This is Britain’s moment for an ambitious Commonwealth trade deal
The Commonwealth Heads of Government Meeting (CHOGM) currently underway is the perfect petri dish for the start of trade talks.
These 54 heads of government, plus business representatives from each country, can say with authority (and this week, in privacy) what they would need to make a Commonwealth free trade agreement (FTA) happen.
The Commonwealth has not historically been a trading organisation, and at present its members are bound only by the bilateral agreements they have independently signed with one another. But Brexit presents the opportunity to rethink its strategic value as an organisation which covers five continents and billions of people.
Read more: The Commonwealth could hold the key to Britain’s post-Brexit success
A Commonwealth FTA is not, in short, a Brexiteer fairytale.
This is not to say that it would be easy to achieve.
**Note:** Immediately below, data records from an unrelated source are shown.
==> src/rtl/cws_ctrl.sv <==
module cws_ctrl
  import cws_pkg::*;
#(
  parameter int LINE_WORDS = 4,
  parameter bit WRITE_BACK = 1'b0
) (
  input  logic       clk,
  input  logic       rstN,
  input  logic       storeReq,
  input  logic       flushReq,
  input  logic       flushLineFull,
  input  logic       outFull,
  output ctlStrobe_t strobe,
  output logic       outWrite,
  output logic       busy
);
  localparam int CNT_W = $clog2(LINE_WORDS + 1);
  localparam logic [CNT_W-1:0] LAST_IDX = CNT_W'(LINE_WORDS - 1);

  typedef enum logic [1:0] {ST_IDLE, ST_ADDR, ST_DATA} state_t;

  state_t           state;
  logic             isBurst;
  logic [CNT_W-1:0] wordCnt;
  logic             acceptSingle, acceptBurst, push, lastData;

  assign acceptSingle = (state == ST_IDLE) && storeReq && !WRITE_BACK;
  assign acceptBurst  = (state == ST_IDLE) && flushReq && flushLineFull && WRITE_BACK;
  assign push         = (state != ST_IDLE) && !outFull;
  assign lastData     = !isBurst || (wordCnt == LAST_IDX);

  always_ff @(posedge clk or negedge rstN) begin
    if (!rstN) begin
      state   <= ST_IDLE;
      isBurst <= 1'b0;
      wordCnt <= '0;
    end else begin
      unique case (state)
        ST_IDLE: if (acceptSingle || acceptBurst) begin
          state   <= ST_ADDR;
          isBurst <= acceptBurst;
        end
        ST_ADDR: if (push) begin
          state   <= ST_DATA;
          wordCnt <= '0;
        end
        ST_DATA: if (push) begin
          if (lastData) state <= ST_IDLE;
          else          wordCnt <= wordCnt + 1'b1;
        end
        default: state <= ST_IDLE;
      endcase
    end
  end

  always_comb begin
    strobe.loadSingle = acceptSingle;
    strobe.loadBurst  = acceptBurst;
    strobe.sendAddr   = (state == ST_ADDR);
    strobe.shift      = (state == ST_DATA) && push && isBurst;
  end

  assign outWrite = push;
  assign busy     = (state != ST_IDLE);
endmodule

==> src/rtl/cws_datapath.sv <==
module cws_datapath
  import cws_pkg::*;
#(
  parameter int LINE_WORDS = 4
) (
  input  logic                         clk,
  input  logic                         rstN,
  input  ctlStrobe_t                   strobe,
  input  logic [WORD_W-1:0]            storeAddr,
  input  logic [WORD_W-1:0]            storeData,
  input  logic [1:0]                   storeSize,
  input  logic [WORD_W-1:0]            flushAddr,
  input  logic [WORD_W*LINE_WORDS-1:0] flushLine,
  output logic [WORD_W-1:0]            outData,
  output logic                         outCtrl
);
  localparam int LINE_OFF = $clog2(LINE_WORDS) + 2;

  logic [WORD_W-1:0] addrWord;
  logic              dataCtrl;
  logic [WORD_W-1:0] lineBuf [LINE_WORDS];
  logic [1:0]        laneCode;
  logic [WORD_W-1:0] mirrored;
  logic [WORD_W-1:0] burstAddr;

  always_comb begin
    unique case (storeSize)
      SZ_BYTE: begin laneCode = storeAddr[1:0];         mirrored = {4{storeData[7:0]}};  end
      SZ_HALF: begin laneCode = {storeAddr[1], 1'b1};   mirrored = {2{storeData[15:0]}}; end
      default: begin laneCode = 2'b00;                  mirrored = storeData;            end
    endcase
    burstAddr = {flushAddr[WORD_W-1:LINE_OFF], {(LINE_OFF-2){1'b0}}, 2'b10};
  end

  always_ff @(posedge clk or negedge rstN) begin
    if (!rstN) begin
      addrWord <= '0;
      dataCtrl <= 1'b0;
    end else if (strobe.loadSingle) begin
      addrWord <= {storeAddr[WORD_W-1:2], laneCode};
      dataCtrl <= (storeSize == SZ_BYTE);
    end else if (strobe.loadBurst) begin
      addrWord <= burstAddr;
      dataCtrl <= 1'b0;
    end
  end

  for (genvar i = 0; i < LINE_WORDS; i++) begin : gSlot
    logic [WORD_W-1:0] nextWord;
    if (i == LINE_WORDS - 1) begin : gTail
      assign nextWord = '0;
    end else begin : gMid
      assign nextWord = lineBuf[i+1];
    end

    always_ff @(posedge clk or negedge rstN) begin
      if (!rstN)                             lineBuf[i] <= '0;
      else if (strobe.loadBurst)             lineBuf[i] <= flushLine[WORD_W*i +: WORD_W];
      else if (strobe.loadSingle && i == 0)  lineBuf[i] <= mirrored;
      else if (strobe.shift)                 lineBuf[i] <= nextWord;
    end
  end

  assign outData = strobe.sendAddr ? addrWord : lineBuf[0];
  assign outCtrl = strobe.sendAddr ? 1'b1 : dataCtrl;
endmodule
It would be challenging to negotiate and would almost certainly not cover the higher-level services issues that are most valuable to the UK. But it is still worth doing.
Some of the highest-standard FTAs in the world (such as the Trans-Pacific Partnership) began largely as strategic exercises – “because we can” is considered totally valid logic for trade policy. Pushing the bounds of these agreements further is worthwhile, even if the initial economic impact is low.
That a Commonwealth FTA would be largely symbolic at the moment matters very little – especially when one considers the rate of growth expected for the developing members of the bloc, like India and Nigeria, in the coming decades.
Cementing that trading relationship now, with the intention of deepening it later, just makes good sense.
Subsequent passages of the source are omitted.